There were other good things, too, but none really compared to that. Though I did write a kindasorta musical to share some of the songs I associate with some of the people in my tribe. And I adore them (the songs (and the people)) and loved sharing them.
Then I got to WRITE, because the lovely Roshni had asked me to write her a fiction piece for the Kick Cancer’s Ass campaign I had going. I *loved* writing her piece. And she LOVED sharing it on her site. And the people who read it seemed to really enjoy it, which is lovely.
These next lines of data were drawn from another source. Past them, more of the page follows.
===== ./design.v =====
module Z_MEM #(
		parameter DATA_WIDTH= 16,
		parameter ADDR_WIDTH= 6
)(
		input                    clk,		
		input                    write_en_i,
		input   [ADDR_WIDTH-1:0] write_addr_i,				
		input   [ADDR_WIDTH-1:0] read_addr_i,
		input   [DATA_WIDTH-1:0] write_data_i,
		output  reg [DATA_WIDTH-1:0] read_data_o
);
reg [DATA_WIDTH-1:0] RAM_structure [0:2**ADDR_WIDTH-1]; 
always @ (posedge clk) begin
		if(write_en_i)
				RAM_structure[write_addr_i] <= write_data_i;
				read_data_o <= RAM_structure[read_addr_i];		
end
endmodule

===== ./run.sh =====
#!/bin/bash
# OpenROAD 26Q1-2900-gdf79404cd8, Yosys 0.63+post, stock flow scripts
make -C /OpenROAD-flow-scripts/flow DESIGN_CONFIG=/design/flow/config.mk WORK_HOME=/design/flow/orfs finish

===== ./config.mk =====
export PLATFORM = sky130hd
export DESIGN_NAME = Z_MEM
export DESIGN_NICKNAME = Z_MEM
export VERILOG_FILES = /design/flow/design.v
export SDC_FILE = /design/flow/constraint.sdc
export NUM_CORES = 4
export LEC_CHECK = 1
export CORE_UTILIZATION = 30

===== ./constraint.sdc =====
current_design Z_MEM

set clk_period 7.7
set clk_io_pct 0.2

create_clock -name clk0 -period $clk_period [get_ports {clk}]

set non_clock_inputs [all_inputs -no_clocks]
set_input_delay [expr $clk_period * $clk_io_pct] -clock clk0 $non_clock_inputs
set_output_delay [expr $clk_period * $clk_io_pct] -clock clk0 [all_outputs]

==> results.json <==
{
  "outcome": "completed",
  "adder_share": 0,
  "tightest_slew_ps": 951,
  "dp_hpwl_um": 58700,
  "ys_sh_xor": 0,
  "cts_setup_buffers": 0,
  "yosys-stat-area_sq_um": 40000,
  "design.core.area_sq_um": 132000,
  "startpoint_type": "input pin",
  "maxCapViolCount": 0,
  "fmax_mhz": 236,
  "cts_root_buffer": "clkbuf_16",
  "syn-cell-area_sq_um": 40000,
  "yosys.stat.seqShare": 0.776,
  "synth_simple_gate_area_share": 0.0265,
  "portBuffers": 45,
  "synthAoiAreaFrac": 0.0241,
  "grt_pass1_vias": 20800,
  "ios": 46,
  "finalMaxSlewViolations": 0,
  "gp_congestion": 0.884,
  "clk_latency_ps": 670,
  "cts.path.max_buffers": 3,
  "area_delta_synth_final_pct": 15.6,
  "synthTopLogicFamily": "multiplexers",
  "yosys_cells": 1829,
  "cts_made_buffers": 102,
  "ctsHtreeMaxLevel": 3,
  "synth_flops": 1040,
  "rsz0062_at_grt": "false",
  "fillerInstances": 11800,
  "stdcell_area_sq_um": 46300,
  "vdd_drop_max_uv": 178,
  "layout_top_cell": "edfxtp_1",
  "via_count": 19000,
  "path_cells": "buf_8, buf_12, mux4_2, mux2i_1, a22oi_1, a31oi_1, a311oi_1",
  "ant_nets": 0,
  "drc": 0,
  "drive_above_1_share": 0.264,
  "period_needed_ps": 4240,
  "hold_class": "flop to flop",
  "tns_ps": 0,
  "firstDrtPassIters": 5,
  "track_usage": 0.156,
  "final_cell_mix": "1024 x edfxtp_1, 220 x mux4_2, 107 x buf_4",
  "yosys_warnings": 1,
  "grt_max_degree": 97,
  "cts_tree": "yes",
  "wirelength_um": 97400,
  "syn_area_per_cell_sq_um": 21.9,
  "rr_startpoint": "RAM_structure[7][0]$_DFFE_PP_",
  "crit_type": "input pin to flop",
  "hold_violations": 0,
  "viasPerCell": 4.95,
  "powerDensity_nw_per_um2": 261,
  "final_core_util": 0.351,
  "regToRegSetupSlack_ps": 5250,
  "fp.dieH_um": 367,
  "synth_cell_type_count": 43,
  "ys_sh_mux": 0.155,
  "cts.sinks": 1040,
  "crit_path_end_kind": "flop",
  "max_stage_delay_ps": 640,
  "post_cts_resized": 0,
  "cts_hold_buf": 0,
  "hold_start": "RAM_structure[40][1]$_DFFE_PP_",
  "fin_skew_ps": 25.9,
  "log.warning_count": 26,
  "synth_cells": 1829,
  "wl_per_cell_um": 25.5,
  "arrival_ps": 4750,
  "period_used_share": 0.551,
  "grt_antenna_before_repair": 3,
  "drt_iter0_markers": 1373,
  "rows": 133,
  "grt-ovfl-total": 0,
  "cp_max_fo": 73,
  "fp_util": 0.303,
  "slew_headroom": 0.364,
  "hold_path_end": "read_data_o[1]$_DFF_P_",
  "clkSlewWorstSetupHoldPaths_ps": 60,
  "setup_viol": 0,
  "diodes": 0,
  "hold_depth": 4,
  "reg2regPathDepth": 5,
  "cp_slowest_cell": "mux2i_1",
  "die_x_um": 367,
  "power_leakage_nw": 14.4,
  "worstPathRequired_ps": 8210,
  "r2r_end": "read_data_o[0]$_DFF_P_",
  "grt_pass1_wl_um": 142000,
  "die-area_sq_um": 135000,
  "place_area_sq_um": 42700
}
-- cell families (layout without fill, tap and decap cells) --
family                 count (synthesis)  after routing
and+or+nand+nor                      220            220
DFF                                 1040           1040
buffers and inverters                104            345
muxes                                336            336
AOI/OAI and AO/OA                    129            129
-- flip-flops by register name (all words and copies together) (netlist names) --
signal         cells
RAM_structure   1024
read_data_o       16
-- worst max-delay path by stage --
stage / from / end
6_report: read_addr_i[0] / read_data_o[0]$_DFF_P_
5_1_grt: read_addr_i[0] / read_data_o[0]$_DFF_P_
4_1_cts: read_addr_i[0] / read_data_o[0]$_DFF_P_
-- cell usage after synthesis --
cell / n / area share
edfxtp_1: 1024 / 0.77
mux4_2: 220 / 0.12
mux2i_1: 85 / 0.021
nor2_1: 72 / 0.0067
nand2_1: 59 / 0.0055
a22oi_1: 39 / 0.0073
buf_2: 36 / 0.0045
nor2b_1: 30 / 0.0047
mux2_2: 27 / 0.0076
clkbuf_1: 24 / 0.0022
nand3_1: 24 / 0.0030
a21oi_1: 17 / 0.0021
buf_6: 17 / 0.0048
a221oi_1: 16 / 0.0035
dfxtp_1: 16 / 0.0080
buf_4: 13 / 0.0024
nand4_1: 12 / 0.0019
a211o_1: 8 / 0.0017
a211oi_1: 8 / 0.0015
a311oi_1: 8 / 0.0017
a31oi_1: 8 / 0.0012
a221o_1: 6 / 0.0015
a22o_1: 6 / 0.0013
a41oi_1: 5 / 0.0011
and4_1: 5 / 0.0011
buf_12: 5 / 0.0025
o21ai_0: 5 / 0.00062
mux4_1: 4 / 0.0026
buf_1: 3 / 0.00028
buf_8: 3 / 0.0011
nand2b_1: 3 / 0.00047
nor4_2: 3 / 0.00094
o21ai_1: 3 / 0.00037
and2_1: 2 / 0.00031
clkbuf_2: 2 / 0.00025
nand3b_1: 2 / 0.00037
nor2_2: 2 / 0.00031
nor3_1: 2 / 0.00025
clkbuf_4: 1 / 0.00019
nand2_4: 1 / 0.00028
nand4b_1: 1 / 0.00022
or3_1: 1 / 0.00016
or3b_2: 1 / 0.00022
-- final cells by class --
type                       instances  area (sq um)  share of cell area
sequential                      1040         31100               0.671
clock inverter                    70           811              0.0175
tap                             1755          2200              0.0474
multi-input combinational        685          8250               0.178
clock buffer                     121          2740              0.0592
timing repair buffer             154          1210              0.0263
-- where the power goes --
group / internal [W] / switching (W) / total [W]
registers: 0.00627 / 0.0000298 / 0.00630
clock network: 0.00311 / 0.00207 / 0.00518
logic: 0.000215 / 0.000374 / 0.000588
total: 0.00959 / 0.00247 / 0.0121
-- through the flow --
stage	power (W)	hold slack (ps)	cells	worst slack, ps
3_3_place_gp	0.00700	843	3634	2720
6_report	0.0121	891	3825	3460
2_1_floorplan	0.00672	750	1829	4130
5_1_grt	0.0124	943	3825	3170
3_5_place_dp	0.00701	884	3634	2760
4_1_cts	0.0122	901	3825	3450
And then…oh this was perhaps the most excited I got all week – I had BRAND NEW AUTHOR Mandi Castle over at A Slip of the Lit, and she was SUCH a delight to interview. And if her writing is as good as what she’s shared on her blog so far, then we are ALL in for a treat with her soon-to-be-released novel ‘Dear Stephanie’ (in the interests of fairness, in case you missed it, there is a chance for a FREE, SIGNED COPY of the book…
Ohhhh and THERE was another beautiful moment – Mandi sent me a new song (as she is wont to do, periodically, when she finds one she thinks fits me) and it’s GORGEOUS and I’ve been listening to it on a loop.
What else? What else? OH I KNOW!
20th April – 1000 Voices Speak for Compassion: Nurturing
Awesome cause; awesome topic. And I have to write for it ready for the link going live to accommodate those who get the first daybreak in the world. I HOPE that you’re going to be there, joining in with me and SO MANY OTHERS.
WISH ME LUCK. With everything. Because even though it might feel dark and empty and strange sometimes, I need to remember that sometimes even the moon gives silver linings.